## src/rtl/multicycle_ctrl_if.sv

```systemverilog
// Control bundle between the multicycle control unit and its datapath.
// The master modport is the control unit: it consumes the instruction
// register and live ALU flags and drives every datapath control input.
interface multicycle_ctrl_if #(
  parameter int STATE_W = 4
);
  logic [31:0]        Instr;
  logic [3:0]         ALUFlags;
  logic               PCWrite;
  logic               RegWrite;
  logic               MemWrite;
  logic               IRWrite;
  logic               AdrSrc;
  logic [1:0]         RegSrc;
  logic               ALUSrcA;
  logic [1:0]         ALUSrcB;
  logic [1:0]         ResultSrc;
  logic [1:0]         ImmSrc;
  logic [3:0]         ALUControl;
  logic               opMul;
  logic               IsLongMul;
  logic [3:0]         Flags;
  logic [STATE_W-1:0] state;

  modport master (
    input  Instr, ALUFlags,
    output PCWrite, RegWrite, MemWrite, IRWrite, AdrSrc, RegSrc, ALUSrcA,
           ALUSrcB, ResultSrc, ImmSrc, ALUControl, opMul, IsLongMul, Flags,
           state
  );

  modport slave (
    output Instr, ALUFlags,
    input  PCWrite, RegWrite, MemWrite, IRWrite, AdrSrc, RegSrc, ALUSrcA,
           ALUSrcB, ResultSrc, ImmSrc, ALUControl, opMul, IsLongMul, Flags,
           state
  );
endinterface

```

## src/rtl/multicycle_ctrl.sv

```systemverilog
// Multicycle control unit: Moore FSM sequencing fetch/decode/execute/
// writeback, ARM condition evaluation and the architectural NZCV register.
// Optional build macro ILLEGAL_HALT_EN: illegal decodes park the FSM in
// HALT until reset; without it they fall back to FETCH as a 2-cycle NOP.
module multicycle_ctrl #(
  parameter int STATE_W = 4
) (
  input logic              clk,
  input logic              reset,
  multicycle_ctrl_if.master bus
);

  typedef enum logic [STATE_W-1:0] {
    FETCH  = 'd0,  DECODE = 'd1,  MEMADR = 'd2,  MEMRD  = 'd3,
    MEMWB  = 'd4,  MEMWR  = 'd5,  EXECR  = 'd6,  EXECI  = 'd7,
    ALUWB  = 'd8,  BRANCH = 'd9,  MULEX  = 'd10, MULWB  = 'd11,
    HALT   = 'd12
  } state_t;

  localparam logic [3:0] ALU_ADD   = 4'b0000;
  localparam logic [3:0] ALU_SUB   = 4'b0001;
  localparam logic [3:0] ALU_AND   = 4'b0010;
  localparam logic [3:0] ALU_ORR   = 4'b0011;
  localparam logic [3:0] ALU_EOR   = 4'b0100;
  localparam logic [3:0] ALU_MUL   = 4'b0101;
  localparam logic [3:0] ALU_UMULL = 4'b0110;
  localparam logic [3:0] ALU_SMULL = 4'b0111;

  state_t     state_q;
  logic [3:0] flags_q;
  logic       condex_q;

  // Instruction field decode
  logic [1:0] op;
  logic [3:0] cmd;
  logic       is_mul, is_long, is_signed, sbit, ibit, is_store, rd_pc;
  logic       dp_legal, is_cmp, cv_arith;
  logic [3:0] dp_alu;
  logic       unused_instr_bits;

  assign op        = bus.Instr[27:26];
  assign cmd       = bus.Instr[24:21];
  assign is_mul    = (bus.Instr[27:24] == 4'b0000) && (bus.Instr[7:4] == 4'b1001);
  assign is_long   = bus.Instr[23];
  assign is_signed = bus.Instr[22];
  assign sbit      = bus.Instr[20];
  assign ibit      = bus.Instr[25];
  assign is_store  = (op == 2'b01) && !sbit;
  assign rd_pc     = (bus.Instr[15:12] == 4'hF);
  assign unused_instr_bits = ^{bus.Instr[19:16], bus.Instr[11:8], bus.Instr[3:0]};

  // DP command to ALU operation; CMP is a SUB whose result is discarded
  always_comb begin
    dp_legal = 1'b1;
    is_cmp   = 1'b0;
    cv_arith = 1'b0;
    dp_alu   = ALU_ADD;
    case (cmd)
      4'b0100: begin dp_alu = ALU_ADD; cv_arith = 1'b1; end
      4'b0010: begin dp_alu = ALU_SUB; cv_arith = 1'b1; end
      4'b0000: dp_alu = ALU_AND;
      4'b1100: dp_alu = ALU_ORR;
      4'b0001: dp_alu = ALU_EOR;
      4'b1010: begin dp_alu = ALU_SUB; cv_arith = 1'b1; is_cmp = 1'b1; end
      default: dp_legal = 1'b0;
    endcase
  end

  // ARM condition-code evaluation against the NZCV register
  function automatic logic cond_pass(input logic [3:0] cond, input logic [3:0] nzcv);
    logic n, z, c, v;
    {n, z, c, v} = nzcv;
    case (cond)
      4'b0000: cond_pass = z;
      4'b0001: cond_pass = !z;
      4'b0010: cond_pass = c;
      4'b0011: cond_pass = !c;
      4'b0100: cond_pass = n;
      4'b0101: cond_pass = !n;
      4'b0110: cond_pass = v;
      4'b0111: cond_pass = !v;
      4'b1000: cond_pass = c && !z;
      4'b1001: cond_pass = !c || z;
      4'b1010: cond_pass = (n == v);
      4'b1011: cond_pass = (n != v);
      4'b1100: cond_pass = !z && (n == v);
      4'b1101: cond_pass = z || (n != v);
      4'b1110: cond_pass = 1'b1;
      default: cond_pass = 1'b0;
    endcase
  endfunction

  // State sequencing, condition latch and flag register updates
  always_ff @(posedge clk or posedge reset) begin
    if (reset) begin
      state_q  <= FETCH;
      flags_q  <= 4'b0000;
      condex_q <= 1'b0;
    end else begin
      case (state_q)
        FETCH:  state_q <= DECODE;
        DECODE: begin
          condex_q <= cond_pass(bus.Instr[31:28], flags_q);
          if (op == 2'b01)                 state_q <= MEMADR;
          else if (op == 2'b10)            state_q <= BRANCH;
          else if (is_mul)                 state_q <= MULEX;
          else if (op == 2'b00 && dp_legal) state_q <= ibit ? EXECI : EXECR;
          else
`ifdef ILLEGAL_HALT_EN
                                           state_q <= HALT;
`else
                                           state_q <= FETCH;
`endif
        end
        MEMADR: state_q <= sbit ? MEMRD : MEMWR;
        MEMRD:  state_q <= MEMWB;
        EXECR, EXECI: begin
          state_q <= ALUWB;
          if (condex_q && (sbit || is_cmp))
            flags_q <= {bus.ALUFlags[3:2], cv_arith ? bus.ALUFlags[1:0] : flags_q[1:0]};
        end
        MULEX: begin
          state_q <= MULWB;
          if (condex_q && sbit)
            flags_q[3:2] <= bus.ALUFlags[3:2];
        end
        HALT:   state_q <= HALT;
        default: state_q <= FETCH;
      endcase
    end
  end

  // Moore decode of datapath controls from the current state
  always_comb begin
    bus.PCWrite    = 1'b0;
    bus.RegWrite   = 1'b0;
    bus.MemWrite   = 1'b0;
    bus.IRWrite    = 1'b0;
    bus.AdrSrc     = 1'b0;
    bus.RegSrc     = 2'b00;
    bus.ALUSrcA    = 1'b0;
    bus.ALUSrcB    = 2'b00;
    bus.ResultSrc  = 2'b00;
    bus.ImmSrc     = 2'b00;
    bus.ALUControl = ALU_ADD;
    bus.IsLongMul  = 1'b0;
    case (state_q)
      FETCH: begin
        bus.IRWrite = 1'b1;  bus.ALUSrcA = 1'b1; bus.ALUSrcB = 2'b10;
        bus.ResultSrc = 2'b10; bus.PCWrite = 1'b1;
      end
      DECODE: begin
        bus.ALUSrcA = 1'b1; bus.ALUSrcB = 2'b10; bus.ResultSrc = 2'b10;
        bus.RegSrc[1] = is_store;
      end
      MEMADR: begin
        bus.ALUSrcB = 2'b01; bus.ImmSrc = 2'b01; bus.RegSrc[1] = is_store;
      end
      MEMRD: bus.AdrSrc = 1'b1;
      MEMWB: begin
        bus.ResultSrc = 2'b01; bus.RegWrite = condex_q;
        bus.PCWrite   = condex_q && rd_pc;
      end
      MEMWR: begin
        bus.AdrSrc = 1'b1; bus.RegSrc[1] = 1'b1; bus.MemWrite = condex_q;
      end
      EXECR: bus.ALUControl = dp_alu;
      EXECI: begin bus.ALUSrcB = 2'b01; bus.ALUControl = dp_alu; end
      ALUWB: begin
        bus.RegWrite = condex_q && !is_cmp;
        bus.PCWrite  = condex_q && !is_cmp && rd_pc;
      end
      BRANCH: begin
        bus.RegSrc[0] = 1'b1; bus.ALUSrcB = 2'b01; bus.ImmSrc = 2'b10;
        bus.ResultSrc = 2'b10; bus.PCWrite = condex_q;
      end
      MULEX: begin
        bus.ALUControl = !is_long ? ALU_MUL : (is_signed ? ALU_SMULL : ALU_UMULL);
        bus.IsLongMul  = is_long;
      end
      MULWB: begin
        bus.RegWrite = condex_q; bus.IsLongMul = is_long && condex_q;
      end
      default: ;
    endcase
  end

  assign bus.opMul = is_mul;
  assign bus.Flags = flags_q;
  assign bus.state = state_q;

endmodule

```

## src/flat_wrapper.sv

```systemverilog
// flat-port wrapper written by rule: the top's interface ports become plain ports
module multicycle_ctrl_flat 
#(
  parameter int STATE_W = 4
)
  (clk, reset, bus_Instr, bus_ALUFlags, bus_PCWrite, bus_RegWrite, bus_MemWrite, bus_IRWrite, bus_AdrSrc, bus_RegSrc, bus_ALUSrcA, bus_ALUSrcB, bus_ResultSrc, bus_ImmSrc, bus_ALUControl, bus_opMul, bus_IsLongMul, bus_Flags, bus_state);
  multicycle_ctrl_if #(.STATE_W(STATE_W)) bus_i ();
  input logic clk;
  input logic reset;
  input wire logic [$bits(bus_i.Instr)-1:0] bus_Instr;
  input wire logic [$bits(bus_i.ALUFlags)-1:0] bus_ALUFlags;
  output wire logic [$bits(bus_i.PCWrite)-1:0] bus_PCWrite;
  output wire logic [$bits(bus_i.RegWrite)-1:0] bus_RegWrite;
  output wire logic [$bits(bus_i.MemWrite)-1:0] bus_MemWrite;
  output wire logic [$bits(bus_i.IRWrite)-1:0] bus_IRWrite;
  output wire logic [$bits(bus_i.AdrSrc)-1:0] bus_AdrSrc;
  output wire logic [$bits(bus_i.RegSrc)-1:0] bus_RegSrc;
  output wire logic [$bits(bus_i.ALUSrcA)-1:0] bus_ALUSrcA;
  output wire logic [$bits(bus_i.ALUSrcB)-1:0] bus_ALUSrcB;
  output wire logic [$bits(bus_i.ResultSrc)-1:0] bus_ResultSrc;
  output wire logic [$bits(bus_i.ImmSrc)-1:0] bus_ImmSrc;
  output wire logic [$bits(bus_i.ALUControl)-1:0] bus_ALUControl;
  output wire logic [$bits(bus_i.opMul)-1:0] bus_opMul;
  output wire logic [$bits(bus_i.IsLongMul)-1:0] bus_IsLongMul;
  output wire logic [$bits(bus_i.Flags)-1:0] bus_Flags;
  output wire logic [$bits(bus_i.state)-1:0] bus_state;
  assign bus_i.Instr = bus_Instr;
  assign bus_i.ALUFlags = bus_ALUFlags;
  assign bus_PCWrite = bus_i.PCWrite;
  assign bus_RegWrite = bus_i.RegWrite;
  assign bus_MemWrite = bus_i.MemWrite;
  assign bus_IRWrite = bus_i.IRWrite;
  assign bus_AdrSrc = bus_i.AdrSrc;
  assign bus_RegSrc = bus_i.RegSrc;
  assign bus_ALUSrcA = bus_i.ALUSrcA;
  assign bus_ALUSrcB = bus_i.ALUSrcB;
  assign bus_ResultSrc = bus_i.ResultSrc;
  assign bus_ImmSrc = bus_i.ImmSrc;
  assign bus_ALUControl = bus_i.ALUControl;
  assign bus_opMul = bus_i.opMul;
  assign bus_IsLongMul = bus_i.IsLongMul;
  assign bus_Flags = bus_i.Flags;
  assign bus_state = bus_i.state;
  multicycle_ctrl #(.STATE_W(STATE_W)) u_core (.clk(clk), .reset(reset), .bus(bus_i));
endmodule
```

■ ■ ■

Problem requirements:
Looking back at the data above, tally each line that includes the word "MEMRD", then answer with the total alone.

The answer:
4